BEGIN RECORDS SUPPLIED
## src/rtl/exc_entry.sv

```systemverilog
module exc_entry #(
  parameter int XLEN      = 32,
  parameter int ALIGN     = 8,
  parameter int VEC_SHIFT = 5,
  parameter int CW        = 3
) (
  input  logic            clk,
  input  logic            rst_n,
  input  logic [XLEN-1:0] pc_cur,
  input  logic            ie_in,
  input  logic            eie_in,
  input  logic            bie_in,
  input  logic [XLEN-1:0] ebase,
  input  logic [XLEN-1:0] dbase,
  input  logic            remap,
  input  logic            irq,
  input  logic            req_ibus,
  input  logic            req_dbus,
  input  logic            req_div,
  input  logic            req_sys,
  input  logic            req_brk,
  input  logic            req_wch,
  output logic            taken,
  output logic [CW-1:0]   cause,
  output logic [XLEN-1:0] pc_vec,
  output logic            ea_we,
  output logic [XLEN-1:0] ea_data,
  output logic            ba_we,
  output logic [XLEN-1:0] ba_data,
  output logic            ie_out,
  output logic            eie_out,
  output logic            bie_out
);

  localparam logic [XLEN-1:0] BASE_MASK = ~((XLEN'(1) << ALIGN) - XLEN'(1));

  logic          irq_ok;
  logic          any;
  logic [CW-1:0] num;
  logic          dbg;
  logic [XLEN-1:0] base;
  logic [XLEN-1:0] vec;

  assign irq_ok = irq & ie_in;
  assign any = req_brk | req_ibus | req_wch | req_dbus | req_div | irq_ok | req_sys;

  always_comb begin
    num = '0;
    if      (req_brk)  num = CW'(1);
    else if (req_ibus) num = CW'(2);
    else if (req_wch)  num = CW'(3);
    else if (req_dbus) num = CW'(4);
    else if (req_div)  num = CW'(5);
    else if (irq_ok)   num = CW'(6);
    else if (req_sys)  num = CW'(7);
  end

  assign dbg  = (num == CW'(1)) || (num == CW'(3));
  assign base = ((dbg || remap) ? dbase : ebase) & BASE_MASK;
  assign vec  = base + (XLEN'(num) << VEC_SHIFT);

  always_ff @(posedge clk) begin
    if (!rst_n) begin
      taken   <= 1'b0;
      cause   <= '0;
      pc_vec  <= '0;
      ea_we   <= 1'b0;
      ea_data <= '0;
      ba_we   <= 1'b0;
      ba_data <= '0;
      ie_out  <= 1'b0;
      eie_out <= 1'b0;
      bie_out <= 1'b0;
    end else begin
      taken   <= any;
      ea_we   <= any & ~dbg;
      ba_we   <= any & dbg;
      ie_out  <= any ? 1'b0 : ie_in;
      eie_out <= eie_in | (any & ~dbg & ie_in);
      bie_out <= bie_in | (any & dbg & ie_in);
      if (any) begin
        cause  <= num;
        pc_vec <= vec;
        if (dbg) ba_data <= pc_cur;
        else     ea_data <= pc_cur;
      end
    end
  end

  a_r2_debug_saves_ba: assert property (@(posedge clk) disable iff (!rst_n)
    req_brk |=> (taken && ba_we && !ea_we && ba_data == $past(pc_cur) && cause == 3'd1));

  a_r1_nondebug_saves_ea: assert property (@(posedge clk) disable iff (!rst_n)
    (req_ibus && !req_brk) |=> (ea_we && !ba_we && ea_data == $past(pc_cur)));

  a_r3_ie_cleared: assert property (@(posedge clk) disable iff (!rst_n)
    taken |-> !ie_out);

  a_r3_shadow_kept: assert property (@(posedge clk) disable iff (!rst_n)
    (eie_in && bie_in) |=> (eie_out && bie_out));

  a_r6_masked_irq: assert property (@(posedge clk) disable iff (!rst_n)
    (irq && !ie_in && !req_brk && !req_ibus && !req_wch && !req_dbus && !req_div && !req_sys)
      |=> !taken);

  a_r4_vec_aligned: assert property (@(posedge clk) disable iff (!rst_n)
    taken |-> (pc_vec[VEC_SHIFT-1:0] == '0));

  a_r8_one_writer: assert property (@(posedge clk) disable iff (!rst_n)
    $countones({ea_we, ba_we}) <= 1);

  a_r8_idle_holds: assert property (@(posedge clk) disable iff (!rst_n)
    !taken |-> (!ea_we && !ba_we));

endmodule

```

## config.mk

```make
export PLATFORM = sky130hd
export DESIGN_NAME = exc_entry
export DESIGN_NICKNAME = d
export VERILOG_FILES = /design/src/rtl/exc_entry.sv
export SDC_FILE = /design/constraint.sdc
export NUM_CORES = 1
export LEC_CHECK = 0
export BUFFER_PORTS_ARGS = -buffer_cell sky130_fd_sc_hd__buf_2
export CAP_MARGIN = 5
export CORE_MARGIN = 5
export CORE_UTILIZATION = 42
export CTS_BUF_LIST = sky130_fd_sc_hd__clkbuf_4 sky130_fd_sc_hd__clkbuf_8
export DETAILED_ROUTE_END_ITERATION = 16
export GPL_ROUTABILITY_DRIVEN = 0
export GPL_TIMING_DRIVEN = 0
export PLACE_DENSITY = 0.8
export SLEW_MARGIN = 30
export SYNTH_ARGS = -nofsm -noshare
export SYNTH_HDL_FRONTEND = slang
export SYNTH_SLANG_ARGS = --single-unit
```

## constraint.sdc

```tcl
create_clock -name clk -period 1.4 [get_ports clk]
set_input_delay 0.07 -clock clk [delete_from_list [all_inputs] [get_ports clk]]
set_output_delay 0.07 -clock clk [all_outputs]
set_load 0.02 [all_outputs]
```

# After elaboration in Yosys (flattened, before gate mapping)
# Cells that the tools add are included.
# word_totals
reg_bits	105
latch_bits	0
ramBits	0
mem_bits_ro	0
inputBits	109
out_inout_bits	105
elab_cells	41
memories	0
# op_classes
n_addsub	1
mul	0
div	0
magnitude_cmp	0
eq_ne	2
shifts	0
n_mux	8
n_bitwise	15
n_reduce_logical	5
# ops
cell	n
adder 32 x 8 -> 32 bit	1
two-way mux 32 bit	1
two-way mux 3 bit	7
bitwise OR 1 bit	8
AND 1 bit	5
AND reduction 2 bit	2
equality test 3 x 1 -> 1 bit (second input constant)	1
equality test 3 x 2 -> 1 bit (second input constant)	1
logical OR 1 bit	2
NOT 1 bit	2
OR reduction 2 bit	1

# Depth between registers and ports, before layout
# Gate-level depths: netlist (run 1).
# logic_depth
depth_word	13
ltp_mapped	6
mapped_depth_nobuf	3

# Worst setup path after synthesis (run 1)
# Ideal clock, no wire load.
# synth_path
path_type	in2reg
start	input port ie_in
end	register ea_we
setup_ps	115
arrival_ps	1253
required_ps	1285
slack_ps	32
path_stages	6
path_buffers	3
cell_sequence	a2111o_1 > buf_2 > o211a_1 > buf_6 > buf_6 > and2_1
# synth_between
elab_chain_len	11
word_cells_on_any_way	14
classes_between	eq/ne: 2; mux: 6; bitwise: 5; reduce/logical: 1
# synth_lines
item	line_no	source
start, declared	10	input logic ie_in,
AND 1 bit *	44	assign irq_ok = irq & ie_in;
two-way mux 3 bit	54	else if (irq_ok) num = CW'(6);
two-way mux 3 bit	53	else if (req_div) num = CW'(5);
two-way mux 3 bit	52	else if (req_dbus) num = CW'(4);
two-way mux 3 bit	51	else if (req_wch) num = CW'(3);
two-way mux 3 bit	50	else if (req_ibus) num = CW'(2);
two-way mux 3 bit	49	if (req_brk) num = CW'(1);
equality test 3 x 1 -> 1 bit / equality test 3 x 2 -> 1 bit (equally long branches)	58	assign dbg = (num == CW'(1)) || (num == CW'(3));
logical OR 1 bit	58	
NOT 1 bit	76	ea_we <= any & ~dbg;
AND 1 bit *	76	
end signal, assigned	76	
end, declared	26	output logic ea_we,
# Mark *: on every way between the ends. The rest lies on a longest branch, timed or not.
# A chain may end at the register's enable or synchronous reset.

# Final worst setup path (run 1)
# layout_path
start	input port req_wch
end	register ba_data[13]
# layout_between
elab_chain_len	6
word_cells_on_any_way	12
classes_between	eq/ne: 2; mux: 3; bitwise: 5; reduce/logical: 2
# layout_lines
item	line_no	source
start, declared	22	input logic req_wch,
two-way mux 3 bit / bitwise OR 1 bit (equally long branches)	51, 45	
two-way mux 3 bit / bitwise OR 1 bit (equally long branches)	50, 45	
two-way mux 3 bit / bitwise OR 1 bit (equally long branches)	49, 45	
equality test 3 x 1 -> 1 bit, or another cell as far along	58	
logical OR 1 bit / bitwise OR 1 bit (equally long branches)	58, 45	
AND reduction 2 bit (no source line) *	n/a	
end signal, assigned	84	if (dbg) ba_data <= pc_cur;
end, declared	29	output logic [XLEN-1:0] ba_data,
# Marks and branches as above.

==> metrics, run 1 <==
antenna viol nets, final 0; Die H 108 microns; final hold vios 0; post-synthesis simple-gate area fraction 0.184; CP arrival 1.54 ns; CTS tree done; largest family of logic cells by synthesized area simple AND/OR/NAND/NOR gates; Fmax 793 MHz; Starting Density 0.434; Worst EP required 1.68 ns; Remaining DRCs 0; CTS Buf Count 9; WL final 14.9 mm; crit path kind input port to flip-flop; worst clock skew 0 ns; worst r2r dst cause[0]; hold depth 3; hold endpoint pc_vec[27]; max cap viols 0; Period Utilization, post-route 0.901; type of origin of the critical path input port; Final Slew Violations 0; Finish-stage setup viols 0; most common cell after layout, fill and taps aside buf_2; adder-cell share of the synthesized area 0; RSZ-0062 raised after global routing false; Total GRT Usage 0.242; dpl cells 802; Starting DRT DRC Count 271; HPWL Detailed 10.6 mm; CP dominant cell by count clkbuf_1; GR Overflow Total 0; Clock transition at path regs 0.10 ns; dpl ws -0.376 ns; CP Capture Type flip-flop; CP max FO 10; die area 0.0117 sq mm; Worst Hold Class input port to flip-flop; mean post-synth cell area 8.48 sq um; antenna violations before repair 0; FF-to-FF path depth 3; Synth Cell Area 0.00405 sq mm; first-pass GRT wire length 22.5 mm; num rows 35; worst skew pair latency 0.34 ns; Post-synth EDFFs 0; mux contribution to synthesized area 0.0790; area delta synth->final 48.1%; Vias/cell 5.32; CTS Root Cell clkbuf_8; Synth Flop Type dfxtp_1; max incr delay on CP 0.41 ns; relative max-transition margin 0.660; maximum VDD drop 596 uV; Post-DP Area 0.00518 sq mm; Port-buffer cells 191; postcts setup bufs 0; Post-Synth XOR/XNOR Area 0; R2R setup slack 0.44 ns; H-tree Lvls 3; synthesis-stage register bit count 97; fraction of layout cells with a size suffix above 1 0.307; critical path's slowest cell clkbuf_1; crit path time final 1.26 ns; Leak 0.00270 uW; largest net degree at the start of global routing 17; synthesized instance count 478; Ports 214; measured slew at the worst slew-check pin 0.509 ns; FFs w/ async S/R, synth 0; WP buf/inv 3; Synth cell types 29; final worst slack 0.139 ns; Avg WL per Cell 17.0 microns; drt pass-1 iters 5; CP delay by family, top buffers and inverters; Worst Hold Launch ebase[27]; Syn. warnings 0; register area share after synthesis 0.479; status complete, no violations; clk sink count 97; Pwr per Cell Area 1050 mW/mm^2; r2r startpoint cause[0]; final instance area 0.00600 sq mm; commonest non-fill, non-tap cells in the layout 193 x buf_2, 97 x dfxtp_1, 68 x nand2_1, 59 x dlygate4sd3_1, 58 x o21ai_0; Die Span X 108 microns; Synth Area in Compound Gates 0.178; Non-Filler Instances 878; DR vias 4,669; worst hold slack 0.0143 ns; vias in the first global route 4,534; Final nets 852; crit-path cells buf_2 -> nor2b_1 -> clkbuf_1 -> clkbuf_1 -> o21ai_0 -> a21oi_1; Max Root-Sink Buffers 2; core footprint 0.00933 sq mm
-- power breakdown --
part / internal, uW / total (uW) / switching, uW
logic: 531 / 1300 / 764
clock network: 1010 / 1980 / 973
registers: 2940 / 3030 / 94.9
total: 4480 / 6310 / 1830
-- registers in the layout, indices dropped and copies added, names as in the netlist --
name / count
ba_data: 32
ba_we: 1
bie_out: 1
cause: 2
ea_data: 32
ea_we: 1
eie_out: 1
ie_out: 1
pc_vec: 25
taken: 1
-- layer usage --
metal,share of wire,GRT usage,wire length [microns],up-vias
li1,-,-,-,2210
met1,0.40,0.282,5950,2171
met2,0.49,0.423,7230,249
met3,0.084,0.0555,1250,39
met4,0.031,0.112,464,0
met5,0,0,0,-
-- cell families after synthesis --
family,after synthesis
other,1
AO/OA/AOI/OAI,122
buffers and inverters,62
multiplexers,32
flip-flops,97
AND/OR/NAND/NOR,164
-- worst max-delay path by stage --
stage,from,end,cells past startpoint
2_1_floorplan,ie_in,ea_we,6
3_3_place_gp,req_brk,pc_vec[26],6
3_5_place_dp,req_brk,pc_vec[11],6
4_1_cts,req_brk,pc_vec[11],6
5_1_grt,req_brk,pc_vec[25],6
6_report,req_wch,ba_data[13],6
-- worst min-delay path: cells and delay by family --
kind                   cells  cell delay [ns]
buffers and inverters      1             0.10
AO/OA/AOI/OAI              1             0.09
AND/OR/NAND/NOR            1             0.06
-- cells in the mapped netlist (4+ instances only) --
cell / n / area [sq um]
o21ai_0: 58 / 290
dfxtp_1: 97 / 1940
buf_4: 8 / 60.1
a311oi_1: 24 / 210
nand2_1: 68 / 255
a21oi_1: 35 / 175
nor3_1: 24 / 120
nor2_1: 4 / 15.0
clkbuf_1: 38 / 143
nand3_1: 56 / 280
mux2i_1: 32 / 320
buf_6: 7 / 78.8
-- repair_timing --
| item | 4_1_cts | 5_1_grt |
|---|---|---|
| endpoints found under the setup margin | 0 | 41 |
| hold buffers | 59 | 0 |
| endpoints found under the hold margin | 79 | 0 |
| resized for setup | 0 | 9 |
-- area by class of cell --
class                           count  area [sq um]
Multi-Input combinational cell    323          1810
Buffer                             58           308
Fill cell                         814          3330
Antenna cell                        2          5.00
Clock inverter                      6          90.1
Sequential cell                    97          1940
Clock buffer                        9           124
Timing Repair Buffer              250          1550
Inverter                            4          15.0
Tap cell                          129           161
-- metrics by stage --
step           setup TNS, ns  total power [uW]   util
6_report                   0              6310  0.643
5_1_grt                    0              6590  0.643
4_1_cts                    0              6330  0.642
3_5_place_dp          -21.39              4240  0.556
3_3_place_gp          -19.27              4210  0.556
2_1_floorplan              0              3760      -
Note: power is estimated with default switching activity, not from simulation.
==> run 2: changes to the inputs <==
--- a/config.mk
+++ b/config.mk
@@ -5,7 +5,7 @@
 export SDC_FILE = /design/constraint.sdc
 export NUM_CORES = 1
 export LEC_CHECK = 0
-export BUFFER_PORTS_ARGS = -buffer_cell sky130_fd_sc_hd__buf_2
+export BUFFER_PORTS_ARGS = -buffer_cell sky130_fd_sc_hd__buf_4
 export CAP_MARGIN = 5
 export CORE_MARGIN = 5
 export CORE_UTILIZATION = 42
==> run 2 against run 1 <==
Combinational power increased by 13%. Maximum frequency decreased by 1.5%. Via count up 1.2%. Critical path type unchanged. Highest routed layer unchanged.
==> metrics, run 2 (synthesized netlist as in run 1, its figures left out) <==
status complete, no violations; Clock transition at path regs 0.11 ns (about the same); Total GRT Usage 0.253 (+0.0105); fraction of layout cells with a size suffix above 1 0.304 (-0.00227); dpl cells 802 (unchanged); Starting Density 0.434 (unchanged); WL final 15.5 mm (+3.8%); most common cell after layout, fill and taps aside buf_4; Starting DRT DRC Count 261 (-3.7%); final instance area 0.00644 sq mm (+7.3%); final hold vios 0 (unchanged); drt pass-1 iters 5 (unchanged); Avg WL per Cell 17.6 microns (+4.0%); H-tree Lvls 3 (unchanged); relative max-transition margin 0.602 (-0.0583); Period Utilization, post-route 0.914 (+0.0138); commonest non-fill, non-tap cells in the layout 199 x buf_4, 97 x dfxtp_1, 68 x nand2_1, 58 x o21ai_0, 57 x dlygate4sd3_1; max cap viols 0 (unchanged); Non-Filler Instances 876 (-0.23%); Vias/cell 5.39 (+1.4%); area delta synth->final 58.9%; Worst Hold Class input port to flip-flop; first-pass GRT wire length 23.5 mm (+4.4%); sw frac 0.302 (+0.0112); CTS Root Cell clkbuf_8; CTS Buf Count 9 (unchanged); CP Capture Type flip-flop; share of total power in combinational logic 0.229 (+0.024); CP arrival 1.56 ns (+0.02 ns); Ports 214 (unchanged); Pwr per Cell Area 996 mW/mm^2 (-5.3%); Leak 0.00279 uW (+3.1%); HPWL Detailed 11.2 mm (+5.3%); Post-DP Area 0.00566 sq mm (+9.2%); num rows 35 (unchanged); Remaining DRCs 0 (unchanged); worst clock skew 0 ns (unchanged); Final Slew Violations 0 (unchanged); vias in the first global route 4,612 (+1.7%); fin util 0.690 (+0.0468); DR vias 4,725 (+1.2%); Clk network pwr share 0.296 (-0.018); PnR Total Power 6410 uW (+1.6%); R2R setup slack 0.44 ns (about the same); Reg power frac 0.475 (-0.006); die area 0.0117 sq mm (unchanged); sw power 1930 uW (+5.5%); Die H 108 microns (unchanged); worst skew pair latency 0.37 ns (+0.03 ns); antenna violations before repair 0 (unchanged); largest registers ba_data: 32 flops, ea_data: 32 flops, pc_vec: 25 flops; Finish-stage setup viols 0 (unchanged); largest net degree at the start of global routing 18 (+1); postcts setup bufs 0 (unchanged); crit path kind input port to flip-flop; Pint 4480 uW (about the same); Die Span X 108 microns (unchanged); Max Root-Sink Buffers 2 (unchanged); Worst EP required 1.68 ns (about the same); Port-buffer cells 191 (unchanged); core footprint 0.00933 sq mm (unchanged); maximum VDD drop 657 uV (+10%); Fmax 781 MHz (-1.5%); antenna viol nets, final 0 (unchanged); type of origin of the critical path input port; measured slew at the worst slew-check pin 0.597 ns (+0.0875 ns); Final nets 850 (-0.23%); CP max FO 10 (unchanged); crit path time final 1.28 ns (+0.0194 ns); Total Neg Setup Slack 0 ns (unchanged); CTS tree done; clk sink count 97 (unchanged); RSZ-0062 raised after global routing false; GR Overflow Total 0 (unchanged)
-- run 2: cell types whose count changed in the layout (fill, tap and decap cells not counted), moves of 2 or more --
cell           delta
clkbuf_1          +3
buf_4           +191
clkbuf_2          -3
dlygate4sd3_1     -2
buf_2           -191
-- run 2: per-stage QoR --
step,hold WS [ns],worst slack (ns)
2_1_floorplan,0.148,0.0322
3_3_place_gp,0.288,-0.323
3_5_place_dp,0.294,-0.397
4_1_cts,0.000153,0.0874
5_1_grt,0.0108,0.000467
6_report,0.0000924,0.120
-- run 2: path summary, 6_finish.rpt --
check / from / end / cells after the start
worst max register to register: cause[0] / cause[0] / 3
worst max-delay path: req_wch / ba_data[11] / 6
worst min-delay path: dbase[15] / pc_vec[15] / 3
worst min register to register: ea_data[21] / ea_data[21] / 2
-- run 2: layer usage --
metal	track usage	part of all wire	up-vias
met1	0.290	0.38	2211
li1	-	-	2203
met3	0.0657	0.10	39
met4	0.118	0.033	0
met5	0	0	-
met2	0.440	0.49	272
-- run 2: final cells by class --
| cell class | instances | area (sq um) |
|---|---|---|
| fill | 757 | 2890 |
| antenna | 1 | 2.50 |
| clock inverter | 7 | 75.1 |
| multi-input combinational | 323 | 1810 |
| tap | 129 | 161 |
| sequential | 97 | 1940 |
| inverter | 4 | 15.0 |
| clock buffer | 9 | 124 |
| buffer | 58 | 304 |
| timing repair buffer | 248 | 2000 |
-- run 2: timing repair --
item                                   in CTS  in global routing
hold buffers                               57                  0
endpoints found under the hold margin      75                  0
resized for setup                           1                  2
setup endpoints to repair                   2                 10
-- run 2: power by group through the flow --
stage / Sequential, uW / Combinational, uW / Clock, uW
2_1_floorplan: 3310 / 453 / 0
3_3_place_gp: 3100 / 1300 / 0
3_5_place_dp: 3110 / 1320 / 0
4_1_cts: 3040 / 1460 / 1910
5_1_grt: 3060 / 1570 / 2040
6_report: 3050 / 1470 / 1900
-- run 2: worst max-delay path, stage by stage --
cell	delay (ns)
buf_4	0.12
nor2b_1	0.21
clkbuf_1	0.40
clkbuf_1	0.44
o21ai_0	0.16
a21oi_1	0.17
==> run 3: changes to the inputs <==
--- a/config.mk
+++ b/config.mk
@@ -13,6 +13,7 @@
 export DETAILED_ROUTE_END_ITERATION = 16
 export GPL_ROUTABILITY_DRIVEN = 0
 export GPL_TIMING_DRIVEN = 0
+export HOLD_SLACK_MARGIN = 0.15
 export PLACE_DENSITY = 0.8
 export SLEW_MARGIN = 30
 export SYNTH_ARGS = -nofsm -noshare
==> run 3 against run 2 <==
Core utilization rose by 3.6 points. Maximum frequency decreased by 7.2%. Clock skew stayed put.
END RECORDS SUPPLIED
◆ ASSIGNMENT
Scan the entries and show every line in which the word "switching" is found.

◆ ANSWER BOX
part / internal, uW / total (uW) / switching, uW
Note: power is estimated with default switching activity, not from simulation.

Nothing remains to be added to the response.